Directional Derivatives, Implicit Functions & Taylor Series Flashcards
What is the definition of a directional derivative?
Duf(a, b) = ∇f(a, b) · u
where u is a unit vector.
How does one find the unit vector in the direction of vector v?
u =v/∥v∥
Consider the definition of a directional derivative
Duf(a, b)= ∥∇f(a, b)∥ cos θu,
where u is some unit vector.
At which point will the derivative be at its largest and smallest (steepest and least steep), and when is u orthogonal to ∇f(a, b)?

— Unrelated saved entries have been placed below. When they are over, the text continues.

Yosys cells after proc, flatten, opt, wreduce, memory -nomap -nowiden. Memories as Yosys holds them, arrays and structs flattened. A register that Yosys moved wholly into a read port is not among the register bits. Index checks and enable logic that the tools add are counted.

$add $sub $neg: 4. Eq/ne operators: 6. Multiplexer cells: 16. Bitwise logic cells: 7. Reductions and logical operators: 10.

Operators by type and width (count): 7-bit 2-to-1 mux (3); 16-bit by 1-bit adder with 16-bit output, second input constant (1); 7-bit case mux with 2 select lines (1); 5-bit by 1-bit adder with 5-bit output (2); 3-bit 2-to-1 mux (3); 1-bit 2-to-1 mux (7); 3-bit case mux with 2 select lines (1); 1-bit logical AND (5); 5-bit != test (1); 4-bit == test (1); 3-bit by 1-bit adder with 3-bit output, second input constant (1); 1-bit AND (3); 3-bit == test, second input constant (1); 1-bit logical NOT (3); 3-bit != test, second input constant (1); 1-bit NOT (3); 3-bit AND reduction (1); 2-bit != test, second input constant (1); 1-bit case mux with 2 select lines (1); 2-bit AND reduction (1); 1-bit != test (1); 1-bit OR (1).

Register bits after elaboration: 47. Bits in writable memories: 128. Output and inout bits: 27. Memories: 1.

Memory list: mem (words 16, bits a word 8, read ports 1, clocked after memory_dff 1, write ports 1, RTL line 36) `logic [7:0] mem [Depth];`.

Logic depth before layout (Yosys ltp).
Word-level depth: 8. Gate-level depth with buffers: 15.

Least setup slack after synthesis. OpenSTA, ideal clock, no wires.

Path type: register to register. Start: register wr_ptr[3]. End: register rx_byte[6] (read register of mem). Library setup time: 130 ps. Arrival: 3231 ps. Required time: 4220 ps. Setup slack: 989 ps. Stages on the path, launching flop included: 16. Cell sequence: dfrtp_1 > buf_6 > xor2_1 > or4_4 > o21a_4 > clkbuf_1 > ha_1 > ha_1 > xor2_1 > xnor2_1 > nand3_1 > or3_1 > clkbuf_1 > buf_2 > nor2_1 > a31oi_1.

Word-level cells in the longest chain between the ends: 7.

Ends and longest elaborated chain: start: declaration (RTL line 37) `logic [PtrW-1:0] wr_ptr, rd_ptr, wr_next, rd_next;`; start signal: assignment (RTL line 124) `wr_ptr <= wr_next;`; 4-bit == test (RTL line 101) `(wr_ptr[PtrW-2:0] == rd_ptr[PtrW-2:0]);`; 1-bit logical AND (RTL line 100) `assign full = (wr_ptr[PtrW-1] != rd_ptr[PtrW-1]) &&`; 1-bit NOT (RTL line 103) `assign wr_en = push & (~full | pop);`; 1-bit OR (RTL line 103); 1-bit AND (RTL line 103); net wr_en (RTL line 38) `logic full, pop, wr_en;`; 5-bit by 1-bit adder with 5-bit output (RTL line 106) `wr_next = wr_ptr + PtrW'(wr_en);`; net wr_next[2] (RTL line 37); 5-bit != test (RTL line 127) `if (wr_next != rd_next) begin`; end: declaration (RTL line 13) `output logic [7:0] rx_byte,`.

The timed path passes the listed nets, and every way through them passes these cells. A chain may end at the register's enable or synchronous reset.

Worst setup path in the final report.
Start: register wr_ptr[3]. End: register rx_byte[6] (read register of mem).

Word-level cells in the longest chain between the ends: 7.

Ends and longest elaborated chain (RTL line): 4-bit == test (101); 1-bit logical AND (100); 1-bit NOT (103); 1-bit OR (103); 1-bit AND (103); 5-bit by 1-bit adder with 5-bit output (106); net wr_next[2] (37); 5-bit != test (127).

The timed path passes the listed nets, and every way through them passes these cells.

The derivative is at its largest when cos θu = 1, its smallest when cos θu = -1, and orthogonal to ∇f(a, b) when
cos θu = 0.
Give the definition of a tangent plane of a function or scalar field.
∇f(a, b, c) · (r − p) = 0
at point (a, b, c), where
r is the position vector of some point lying on the tangent plane,
and
p is the position vector of f(a, b, c)
if F(x, y) = 0 defines y implicitly as a function of x, what is dy/dx?
dy/dx= −[Fx(x, y)/Fy(x, y)].
What is the difference between a Taylor series and a Maclaurin series?
A Maclaurin series is a special case of a Taylor series where
a = 0.
Define the 3rd value of a Taylor series for function f(x).
1/2! x [f’‘(a)(x - a)^2].
Provide the general equation for a Taylor series.
The sum between r = 0 and infinity of 1/r!, times f(a) differentiated r times, times (x - a) to the power of r.
What is the truncating error/remainder of the Taylor polynomial of degree n?
Rn = 1/(n + 1)! x [f^(n+1)(c) x (x - a)^(n + 1)]
where
f^(n+1)(c) = f of c differentiated n+1 times.
c is some value between a and x. We are usually interested in the maximum value of this.
How are functions of more than one variable affected by the Taylor series?
instead of simply f(a) differentiated n times, we must find the binomial expansion of degree n, times the partial derivatives of f.